The architecture decribed above evolved during the TIPSTER conferences . One of the popular ways of serializing this data is the XML stand-off markup, which separates the annotation metadata from the data.

Text Analysis Development Services

NLP applications generally consist of a number of steps, each doing some part of the analysis, building upon the analysis done in the previous stage. To support this application development paradigm, the framework represents e ach NLP task by a processing resource (PR). The PR is a component which performs a single task like tokenizing, POS tagging, or something even simpler like mapping one set of annotations to another (for adaption purposes). The data interface to the PR is specified by the kind of input annotations that it requires, and the annotations it generates. For instance, the POS tagger requires "Token" annotation as input and generates "POS" annotation as output. The PR's role can be more accurately characterized as an annotator. Each PR is a reusable software component, that can be used in a creating NLP applications. The same POS tagger can be used in different applications as long as its input and output requirements are satisfied. A number of PRs can be strung together to create a pipeline. A example of an NP-chunking pipeline is shown below.

This pipeline is a sequential pipeline, but you can as well imagine conditional, looped and other pipeline configurations. The scheme described above constitutes a modular, loosely-coupled architecture for a text engineering application. Each PR in the pipeline may be replaced by an equivalent PR as long as it satisfies the data interface requirements, allowing you to test different configurations. The framework defines the common interfaces for PRs, provides different pipeline implementations and allows for declarative specification of PRs and pipelines. In a nutshell, the framework provides all the plumbing required to build an NLP application, while the developer can focus on developing the smart innovations.

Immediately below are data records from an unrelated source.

$ cat config.mk
export PLATFORM = sky130hd
export DESIGN_NAME = gid_gpio_ctrl
export DESIGN_NICKNAME = d
export VERILOG_FILES = /design/src/hw/gid_pkg.sv /design/src/hw/gid_gpio_ctrl.sv
export SDC_FILE = /design/constraint.sdc
export NUM_CORES = 1
export LEC_CHECK = 0
export ABC_AREA = 1
export BUFFER_PORTS_ARGS = -buffer_cell sky130_fd_sc_hd__clkbuf_2
export CAP_MARGIN = 20
export CELL_PAD_IN_SITES_DETAIL_PLACEMENT = 1
export CELL_PAD_IN_SITES_GLOBAL_PLACEMENT = 1
export CORE_AREA = 8 8 112 166
export DETAILED_ROUTE_END_ITERATION = 6
export DIE_AREA = 0 0 120 174
export PLACE_DENSITY_LB_ADDON = 0.08
export REMOVE_ABC_BUFFERS = 1
export SYNTH_ARGS = -nofsm -noshare
export SYNTH_HDL_FRONTEND = slang
export SYNTH_SLANG_ARGS = --single-unit
$ cat constraint.sdc
create_clock -name i_clk_sys -period 1.2 [get_ports i_clk_sys]
set_input_delay 0.36 -clock i_clk_sys [delete_from_list [all_inputs] [get_ports i_clk_sys]]
set_output_delay 0.36 -clock i_clk_sys [all_outputs]
set_load 0.005 [all_outputs]
$ cat src/hw/gid_pkg.sv
// package: register map, field layout, reset values and carriers for the gpio control block
package gid_pkg;

  // ----------------------------------------------------------------
  // pin grouping
  // ----------------------------------------------------------------
  localparam int unsigned GID_NUM_PINS = 11;
  localparam int unsigned GID_LOW_PINS = 6;
  localparam int unsigned GID_HIGH_PINS = 5;

  // ----------------------------------------------------------------
  // register offsets
  // ----------------------------------------------------------------
  localparam logic [7:0] GID_OFF_IRQ_EN_LOW = 8'h1f;
  localparam logic [7:0] GID_OFF_IRQ_EN_HIGH = 8'h20;
  localparam logic [7:0] GID_OFF_BYPASS_LOW = 8'h21;
  localparam logic [7:0] GID_OFF_BYPASS_HIGH = 8'h22;
  localparam logic [7:0] GID_OFF_LEVEL_LOW = 8'h23;
  localparam logic [7:0] GID_OFF_LEVEL_HIGH = 8'h24;
  localparam logic [7:0] GID_OFF_TYPE_LOW = 8'h25;

  // ----------------------------------------------------------------
  // reset values
  // ----------------------------------------------------------------
  localparam logic [5:0] GID_RST_LOW = 6'h00;
  localparam logic [4:0] GID_RST_HIGH = 5'h00;

  // ----------------------------------------------------------------
  // debounce timing: filter time in ns, cycle count derived from 25 ns clock
  // ----------------------------------------------------------------
  localparam int unsigned GID_CLK_PERIOD_NS = 25;
  localparam int unsigned GID_DEB_TIME_NS = 100;
  localparam int unsigned GID_DEB_CYCLES_INT =
    (GID_DEB_TIME_NS + GID_CLK_PERIOD_NS - 1) / GID_CLK_PERIOD_NS;
  localparam logic [3:0] GID_DEB_CYCLES = 4'(GID_DEB_CYCLES_INT);

  // ----------------------------------------------------------------
  // register access carrier
  // ----------------------------------------------------------------
  typedef struct packed {
    logic wr;
    logic rd;
    logic [7:0] addr;
    logic [7:0] wdata;
  } gid_reg_req_t;

endpackage

$ cat src/hw/gid_gpio_ctrl.sv
// module: per-pin interrupt enable, input filter, output level and driver type control
//
// Overview of operation
// - An enabled pin whose flag is set and whose condition holds raises the summary input flag.
// - A pin whose interrupt enable is clear never contributes to the summary input flag.
// - The low enable register at 0x1f holds pins 1 to 6 in bits 0 to 5, bits 7:6 reserved.
// - The high enable register at 0x20 holds pins 7 to 11 in bits 0 to 4, bits 7:5 reserved.
// - Register 0x21 bits 0 to 5 bypass the input filter of pins 1 to 6 when set.
// - Register 0x22 bits 0 to 4 bypass the input filter of pins 7 to 11 when set.
// - Registers 0x23 and 0x24 set the driven level of pins 1 to 6 and 7 to 11.
// - Register 0x25 bits 0 to 5 choose push-pull at 0 or open drain at 1 for pins 1 to 6.
// - A polarity bit of 0 sets the pin flag while the pin is low, and 1 while it is high.
// - Pins recording events into the queue never produce per-pin summary interrupts.
// - Level and driver type reach a pin only while its output enable is set.
`timescale 1ns/1ps
module gid_gpio_ctrl
(
  // clock and reset
  input wire logic i_clk_sys,
  input wire logic i_rstn,
  // register port
  input wire gid_pkg::gid_reg_req_t i_reg_req,
  output logic [7:0] o_reg_rdata,
  output logic o_reg_rvalid,
  // configuration held by neighbouring logic
  input wire logic [10:0] i_irq_polarity,
  input wire logic [10:0] i_event_mode,
  input wire logic [10:0] i_out_enable,
  input wire logic [4:0] i_driver_type_high,
  // flag clearing
  input wire logic [10:0] i_pin_flag_clr,
  input wire logic i_summary_clr,
  // pins
  input wire logic [10:0] i_pin_in,
  output logic [10:0] o_pin_out,
  output logic [10:0] o_pin_oe,
  // status
  output logic [10:0] o_pin_level,
  output logic [10:0] o_pin_irq_flag,
  output logic o_input_irq_summary_flag
);
  import gid_pkg::*;

  // ----------------------------------------------------------------
  // helpers
  // ----------------------------------------------------------------
  function automatic logic [10:0] join_pins(input logic [5:0] lo, input logic [4:0] hi);
    join_pins = {hi, lo};
  endfunction

  function automatic logic hit(input gid_reg_req_t req, input logic [7:0] off);
    hit = req.wr && (req.addr == off);
  endfunction

  // ----------------------------------------------------------------
  // configuration registers
  // ----------------------------------------------------------------
  logic [5:0] irq_en_low_ff;
  logic [4:0] irq_en_high_ff;
  logic [5:0] bypass_low_ff;
  logic [4:0] bypass_high_ff;
  logic [5:0] level_low_ff;
  logic [4:0] level_high_ff;
  logic [5:0] type_low_ff;

  // ----------------------------------------------------------------
  // register write decode
  // ----------------------------------------------------------------
  wire logic wr_irq_en_low = hit(i_reg_req, GID_OFF_IRQ_EN_LOW);
  wire logic wr_irq_en_high = hit(i_reg_req, GID_OFF_IRQ_EN_HIGH);
  wire logic wr_bypass_low = hit(i_reg_req, GID_OFF_BYPASS_LOW);
  wire logic wr_bypass_high = hit(i_reg_req, GID_OFF_BYPASS_HIGH);
  wire logic wr_level_low = hit(i_reg_req, GID_OFF_LEVEL_LOW);
  wire logic wr_level_high = hit(i_reg_req, GID_OFF_LEVEL_HIGH);
  wire logic wr_type_low = hit(i_reg_req, GID_OFF_TYPE_LOW);

  // upper bits of each write are dropped
  wire logic [5:0] nxt_irq_en_low =
    wr_irq_en_low ? i_reg_req.wdata[5:0] : irq_en_low_ff;
  wire logic [4:0] nxt_irq_en_high =
    wr_irq_en_high ? i_reg_req.wdata[4:0] : irq_en_high_ff;
  wire logic [5:0] nxt_bypass_low =
    wr_bypass_low ? i_reg_req.wdata[5:0] : bypass_low_ff;
  wire logic [4:0] nxt_bypass_high =
    wr_bypass_high ? i_reg_req.wdata[4:0] : bypass_high_ff;
  wire logic [5:0] nxt_level_low =
    wr_level_low ? i_reg_req.wdata[5:0] : level_low_ff;
  wire logic [4:0] nxt_level_high =
    wr_level_high ? i_reg_req.wdata[4:0] : level_high_ff;
  wire logic [5:0] nxt_type_low =
    wr_type_low ? i_reg_req.wdata[5:0] : type_low_ff;

  always_ff @(posedge i_clk_sys or negedge i_rstn)
  begin
    if (!i_rstn)
      irq_en_low_ff <= GID_RST_LOW;
    else
      irq_en_low_ff <= nxt_irq_en_low;
  end

  always_ff @(posedge i_clk_sys or negedge i_rstn)
  begin
    if (!i_rstn)
      irq_en_high_ff <= GID_RST_HIGH;
    else
      irq_en_high_ff <= nxt_irq_en_high;
  end

  always_ff @(posedge i_clk_sys or negedge i_rstn)
  begin
    if (!i_rstn)
      bypass_low_ff <= GID_RST_LOW;
    else
      bypass_low_ff <= nxt_bypass_low;
  end

  always_ff @(posedge i_clk_sys or negedge i_rstn)
  begin
    if (!i_rstn)
      bypass_high_ff <= GID_RST_HIGH;
    else
      bypass_high_ff <= nxt_bypass_high;
  end

  always_ff @(posedge i_clk_sys or negedge i_rstn)
  begin
    if (!i_rstn)
      level_low_ff <= GID_RST_LOW;
    else
      level_low_ff <= nxt_level_low;
  end

  always_ff @(posedge i_clk_sys or negedge i_rstn)
  begin
    if (!i_rstn)
      level_high_ff <= GID_RST_HIGH;
    else
      level_high_ff <= nxt_level_high;
  end

  always_ff @(posedge i_clk_sys or negedge i_rstn)
  begin
    if (!i_rstn)
      type_low_ff <= GID_RST_LOW;
    else
      type_low_ff <= nxt_type_low;
  end

  // ----------------------------------------------------------------
  // read path
  // ----------------------------------------------------------------
  logic [7:0] rd_mux;
  logic [7:0] reg_rdata_ff;
  logic reg_rvalid_ff;

  always_comb
  begin
    rd_mux = 8'h00;
    unique case (i_reg_req.addr)
      GID_OFF_IRQ_EN_LOW: rd_mux = {2'h0, irq_en_low_ff};
      GID_OFF_IRQ_EN_HIGH: rd_mux = {3'h0, irq_en_high_ff};
      GID_OFF_BYPASS_LOW: rd_mux = {2'h0, bypass_low_ff};
      GID_OFF_BYPASS_HIGH: rd_mux = {3'h0, bypass_high_ff};
      GID_OFF_LEVEL_LOW: rd_mux = {2'h0, level_low_ff};
      GID_OFF_LEVEL_HIGH: rd_mux = {3'h0, level_high_ff};
      GID_OFF_TYPE_LOW: rd_mux = {2'h0, type_low_ff};
      default: rd_mux = 8'h00;
    endcase
  end

  wire logic [7:0] nxt_reg_rdata = i_reg_req.rd ? rd_mux : 8'h00;

  always_ff @(posedge i_clk_sys or negedge i_rstn)
  begin
    if (!i_rstn)
      reg_rdata_ff <= 8'h00;
    else
      reg_rdata_ff <= nxt_reg_rdata;
  end

  always_ff @(posedge i_clk_sys or negedge i_rstn)
  begin
    if (!i_rstn)
      reg_rvalid_ff <= 1'b0;
    else
      reg_rvalid_ff <= i_reg_req.rd;
  end

  assign o_reg_rdata = reg_rdata_ff;
  assign o_reg_rvalid = reg_rvalid_ff;

  // ----------------------------------------------------------------
  // joined per-pin views
  // ----------------------------------------------------------------
  wire logic [10:0] irq_en = join_pins(irq_en_low_ff, irq_en_high_ff);
  wire logic [10:0] bypass = join_pins(bypass_low_ff, bypass_high_ff);
  wire logic [10:0] drive_level = join_pins(level_low_ff, level_high_ff);
  wire logic [10:0] driver_type = join_pins(type_low_ff, i_driver_type_high);

  // ----------------------------------------------------------------
  // per-pin input filter, flag and driver
  // ----------------------------------------------------------------
  logic [10:0] pin_val;
  logic [10:0] pin_cond;
  logic [10:0] contrib;
  logic [10:0] flag_ff;
  logic [10:0] pin_level_ff;
  logic [10:0] pin_out_ff;
  logic [10:0] pin_oe_ff;

  for (genvar i = 0; i < GID_NUM_PINS; i++)
  begin : g_pin
    logic stable_ff;
    logic [3:0] cnt_ff;
    wire logic differs = i_pin_in[i] != stable_ff;
    wire logic settled = differs && (cnt_ff == GID_DEB_CYCLES - 4'h1);
    wire logic [3:0] nxt_cnt = differs ? cnt_ff + 4'h1 : 4'h0;

    // a change is accepted only after it has held for the full filter time
    always_ff @(posedge i_clk_sys or negedge i_rstn)
    begin
      if (!i_rstn)
        cnt_ff <= 4'h0;
      else
        cnt_ff <= settled ? 4'h0 : nxt_cnt;
    end

    always_ff @(posedge i_clk_sys or negedge i_rstn)
    begin
      if (!i_rstn)
        stable_ff <= 1'b0;
      else if (settled)
        stable_ff <= i_pin_in[i];
    end

    assign pin_val[i] = bypass[i] ? i_pin_in[i] : stable_ff;
    assign pin_cond[i] = (pin_val[i] == i_irq_polarity[i]) && !i_event_mode[i];
    assign contrib[i] = flag_ff[i] && pin_cond[i] && irq_en[i];

    wire logic nxt_oe = i_out_enable[i] && (driver_type[i] ? !drive_level[i] : 1'b1);
    wire logic nxt_out = i_out_enable[i] && !driver_type[i] && drive_level[i];

    // ----------------------------------------------------------------
    // flag, level and driver registers
    // ----------------------------------------------------------------
    // set wins over a clear in the same cycle
    wire logic nxt_flag = pin_cond[i] || (flag_ff[i] && !i_pin_flag_clr[i]);

    always_ff @(posedge i_clk_sys or negedge i_rstn)
    begin
      if (!i_rstn)
        flag_ff[i] <= 1'b0;
      else
        flag_ff[i] <= nxt_flag;
    end

    always_ff @(posedge i_clk_sys or negedge i_rstn)
    begin
      if (!i_rstn)
        pin_level_ff[i] <= 1'b0;
      else
        pin_level_ff[i] <= pin_val[i];
    end

    always_ff @(posedge i_clk_sys or negedge i_rstn)
    begin
      if (!i_rstn)
        pin_out_ff[i] <= 1'b0;
      else
        pin_out_ff[i] <= nxt_out;
    end

    always_ff @(posedge i_clk_sys or negedge i_rstn)
    begin
      if (!i_rstn)
        pin_oe_ff[i] <= 1'b0;
      else
        pin_oe_ff[i] <= nxt_oe;
    end
  end

  // ----------------------------------------------------------------
  // summary input flag
  // ----------------------------------------------------------------
  logic summary_ff;

  // a new contribution wins over a clear in the same cycle
  wire logic nxt_summary = (|contrib) || (summary_ff && !i_summary_clr);

  always_ff @(posedge i_clk_sys or negedge i_rstn)
  begin
    if (!i_rstn)
      summary_ff <= 1'b0;
    else
      summary_ff <= nxt_summary;
  end

  assign o_input_irq_summary_flag = summary_ff;
  assign o_pin_irq_flag = flag_ff;
  assign o_pin_level = pin_level_ff;
  assign o_pin_out = pin_out_ff;
  assign o_pin_oe = pin_oe_ff;

endmodule // gid_gpio_ctrl

## Word level (Yosys, flattened, before mapping)

Index checks and enable logic that the tools add are counted.

- Bits of input ports: 81
- Output and inout port bits: 54
- Register bits after elaboration: 148
- Word-level logic and storage cells: 327

- Add/subtract/negate cells: 11
- Reduce and logical (&&, ||, !) cells: 154
- Mux-type cells: 46
- Equal/unequal tests: 40

Operators with widths:

| operator | count |
|---|---|
| 1-bit logical AND | 96 |
| 4-bit 2-to-1 mux | 22 |
| 8-bit by 6-bit equality test with 1-bit output, second input constant | 6 |
| 1-bit logical NOT | 45 |
| 4-bit by 1-bit adder with 4-bit output, second input constant | 11 |
| 4-bit by 2-bit equality test with 1-bit output, second input constant | 11 |
| 6-bit one-hot mux with 7 select lines | 1 |
| 1-bit 2-to-1 mux | 22 |
| 1-bit logical OR | 12 |
| 1-bit equality test | 11 |
| 1-bit inequality test | 11 |
| 11-bit OR reduction | 1 |
| 8-bit by 5-bit equality test with 1-bit output, second input constant | 1 |
| 8-bit 2-to-1 mux | 1 |

## Longest topological paths before layout

- Word-level depth: 7
- Mapped depth: 9
- Mapped depth without buffers: 9

## Least setup slack after synthesis

OpenSTA, ideal clock, no wires.

- Path kind: input-to-reg
- From: in i_reg_req[12] (netlist bit)
- To: reg type_low_ff[1]
- Buffers on the path: 1
- Setup time: 0.122 ns
- Required time: 1.078 ns
- Slack: -0.131 ns
- Arrival time: 1.208 ns
- Stages on the path: 8
- Cell sequence: inv_1 > nand2_1 > nor2_4 > nor3b_2 > nand2_1 > buf_6 > nand2_1 > o21ai_2

- Word-level cells in the longest chain between the ends: 2

RTL lines:

| what | RTL line | RTL |
|---|---|---|
| from (decl) | gid_gpio_ctrl.sv:22 | `input wire gid_pkg::gid_reg_req_t i_reg_req,` |
| 8-bit by 6-bit equality test with 1-bit output | gid_gpio_ctrl.sv:52 | `hit = req.wr && (req.addr == off);` |
| 1-bit logical AND | gid_gpio_ctrl.sv:52 |  |
| to (signal assigned) | gid_gpio_ctrl.sv:146 | `type_low_ff <= nxt_type_low;` |
| to (decl) | gid_gpio_ctrl.sv:64 | `logic [5:0] type_low_ff;` |

No other way between the ends.
A chain may end at the register's enable or synchronous reset.

## Final worst setup path

- From: reg bypass_low_ff[1]
- To: reg summary_ff, in the netlist o_input_irq_summary_flag

- Word-level cells in the longest chain between the ends: 7

RTL lines:

| what | RTL line | RTL |
|---|---|---|
| from (decl) | gid_gpio_ctrl.sv:60 | `logic [5:0] bypass_low_ff;` |
| from (signal assigned) | gid_gpio_ctrl.sv:114 | `bypass_low_ff <= nxt_bypass_low;` |
| 1-bit 2-to-1 mux | gid_gpio_ctrl.sv:236 | `assign pin_val[i] = bypass[i] ? i_pin_in[i] : stable_ff;` |
| net pin_val[1] | gid_gpio_ctrl.sv:203 | `logic [10:0] pin_val;` |
| 1-bit equality test | gid_gpio_ctrl.sv:237 | `assign pin_cond[i] = (pin_val[i] == i_irq_polarity[i]) && !i_event_mode[i];` |
| 1-bit logical AND | gid_gpio_ctrl.sv:237 |  |
| 1-bit logical AND (2 in a row) | gid_gpio_ctrl.sv:238 | `assign contrib[i] = flag_ff[i] && pin_cond[i] && irq_en[i];` |
| 11-bit OR reduction | gid_gpio_ctrl.sv:288 | `wire logic nxt_summary = (\|contrib) \|\| (summary_ff && !i_summary_clr);` |
| 1-bit logical OR | gid_gpio_ctrl.sv:288 |  |
| net nxt_summary | gid_gpio_ctrl.sv:288 |  |
| to (signal assigned) | gid_gpio_ctrl.sv:295 | `summary_ff <= nxt_summary;` |
| to (decl) | gid_gpio_ctrl.sv:285 | `logic summary_ff;` |

The timed path passes the listed nets, and every way through them passes these cells.

==> PnR_summary.wiki <==
{| class="wikitable"
! Metric !! Value
|-
| Run status || finished with violations
|-
| Failing checks || setup timing
|-
| Clock tree from TritonCTS || built
|-
| Final number of hold-violating endpoints || 0
|-
| Bufs on Longest Clock Path || 2
|-
| Share of power burned in the clock network || 0.356
|-
| Worst hold start || i_reg_req[16]
|-
| Switching Fraction || 0.292
|-
| Switch Pwr || 4.86 mW
|-
| P&R area growth vs syn || 37.5%
|-
| Syn Std Cell Area || 6520 um^2
|-
| Routed wire per std cell || between 15 and 20 um
|-
| I/O pin total || around 140
|-
| Synth Warn # || 0
|-
| Antenna diodes || 0
|-
| Most common cell on crit path || sky130_fd_sc_hd__nand2_2
|-
| Max incr delay on CP || roughly 400 ps
|-
| Row count || between 50 and 60
|-
| Unrepaired setup endpoints after global routing || yes
|-
| Count of buffers inserted at the top-level ports || 130
|-
| Fin crit share || 1.08
|-
| Cells taking the most area after synthesis || sky130_fd_sc_hd__dfrtp_1 (56%), sky130_fd_sc_hd__nand2_1 (8.5%), sky130_fd_sc_hd__inv_1 (5.6%)
|-
| Number of vias after detailed routing || 5767
|-
| GR Overflow Total || 0
|-
| Power per unit of standard cell area || ~1900 nW/um^2
|-
| Final critical-path required period || about 1300 ps
|-
| Post-Syn Instances || 714
|-
| Area of placed instances || approximately 8000 um^2
|-
| Crit path cell chain || inv_2 -> nand2_2 -> nand2_2 -> nand2_2 -> nand4_1 -> nand2_1 -> nor2_2 -> nand3_1
|-
| Worst-case hold slack || ~100 ps
|-
| Total number of clock tree sinks || 146
|-
| Clock skew after layout || slightly above 8 ps
|-
| Worst setup path startpoint || bypass_low_ff[1]
|-
| Worst path slowest cell || sky130_fd_sc_hd__dfrtp_1
|-
| Global-route wire length before repair || 32500 um
|-
| Half-perimeter wire length after detailed placement || roughly 15000 um
|-
| All-layer global routing usage || 0.197
|-
| Start-to-end type of the worst setup path || register to register
|-
| Antenna-violating nets left || 0
|-
| Largest fanout on the critical path || 3
|-
| Met1 track demand over resource in global routing || 0.210
|-
| Number of violations reported at the end of detailed-routing iteration 0 || 191
|-
| Antenna violations before repair || 0
|-
| Core Footprint || around 16000 um^2
|-
| Worst supply voltage drop on vdd || 0.000882 V
|-
| Reg-to-reg startpoint || bypass_low_ff[1]
|-
| Register bit count reported by yosys || around 150
|-
| Die Span Y || 174 um
|-
| Global-route track usage on met2 || 0.371
|-
| Total die area || between 20000 and 25000 um^2
|-
| Average footprint of a synthesized cell || about 9.1 um^2
|-
| Clk root buf || sky130_fd_sc_hd__clkbuf_16
|-
| Number of filler cells placed in the layout || just under 2000
|-
| Worst Setup Slack, final || -99.3 ps
|-
| Max H-tree Level || 4
|-
| Required time of the critical path || ~1500 ps
|-
| Final nets || 1045
|-
| Initial cell density of the core || 0.399
|-
| Leakage Power || 4.63 nW
|-
| Portion of total power attributed to combinational logic || 0.248
|-
| Clk slew on worst S/H paths || roughly 60 ps
|-
| FMAX || between 700 and 800 MHz
|-
| Initial DRT Pass Iterations || 5
|-
| Worst slack at placement || -542 ps
|-
| Finished Cell Area || 8960 um^2
|-
| Data arrival at the endpoint of the critical path || about 1600 ps
|-
| Via/cell ratio || around 4.9
|-
| Total wire length || approximately 20000 um
|-
| Layout cells sized above 1 || 0.349
|-
| Total clock buffers created by CTS || 17
|-
| DRC || 0
|-
| Kind of capture point of the worst setup path || register
|-
| Pin count of the biggest net entering global routing || 46
|-
| GRT busiest layer || met2
|-
| Hold/Removal Path Class || primary input to register
|-
| Fraction of post-synthesis cell area in the top cell type by area || 0.560
|-
| Launching element type of the critical path || register
|-
| Final-report max-slew violation count || 0
|-
| Seq/Total Area, Yosys || 0.560
|-
| Via count of the first global-routing pass || approximately 6500
|-
| Count of distinct cell types in the synthesized netlist || 28
|-
| Global Route met3 Usage || 0.0429
|-
| Clock latency at the later pin of the worst-skew pair || between 400 and 500 ps
|-
| Sequential Power Share || 0.397
|-
| Cell-internal power || between 10 and 15 mW
|-
| Final weighted congestion in routability-driven placement || ~0.82
|-
| Final setup viols || between 50 and 60
|-
| Biggest area consumer among synthesized cells || sky130_fd_sc_hd__dfrtp_1
|-
| Chip width || 120 um
|-
| Number of maximum-capacitance violations || 0
|}
-- flip-flops by register name (all words and copies together) (netlist names) --
name,count
o_pin_level,11
o_pin_out,11
o_pin_irq_flag,11
o_input_irq_summary_flag,1
bypass_low_ff,6
type_low_ff,6
level_high_ff,5
o_reg_rdata,6
o_reg_rvalid,1
irq_en_low_ff,6
g_pin.stable_ff,11
level_low_ff,6
g_pin.cnt_ff,44
irq_en_high_ff,5
o_pin_oe,11
bypass_high_ff,5
-- worst max-delay path, delay by kind of cell (launching register included) --
kind	cells	cell delay [ps]
buffers and inverters	1	70
DFF	1	410
and+or+nand+nor	7	690
-- routing by layer --
layer	routed length, um	up-vias
met3	655	36
met5	0	-
met4	424	0
met1	7670	2880
met2	11300	94
li1	-	2757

Other facilities provided by the framework

For making the application development easier,
1. The framework provides visual tools for managing language resources, creating pipelines, running applications, observing annotations, editing annotations, creation of training sets.
2. The framework may ship with off-the-shelf components for common NLP tasks like tokenization, sentence identification, dictionary lookups, POS tagging, machine learning interfaces, etc. This allows rapid prototyping of applications , using these ready-to-use components. GATE, for example, ships with the ANNIE toolkit.
3. The framework developers maintain a component repository, which allow the developer community to share the resusable PRs that are developed, and make use of the work done by others.

In summary, if you are developing NLP applications you should use a text engineering framework to make use of the wealth of components that have been developed, increase productivity and build NLP applications which are modular and loosely coupled.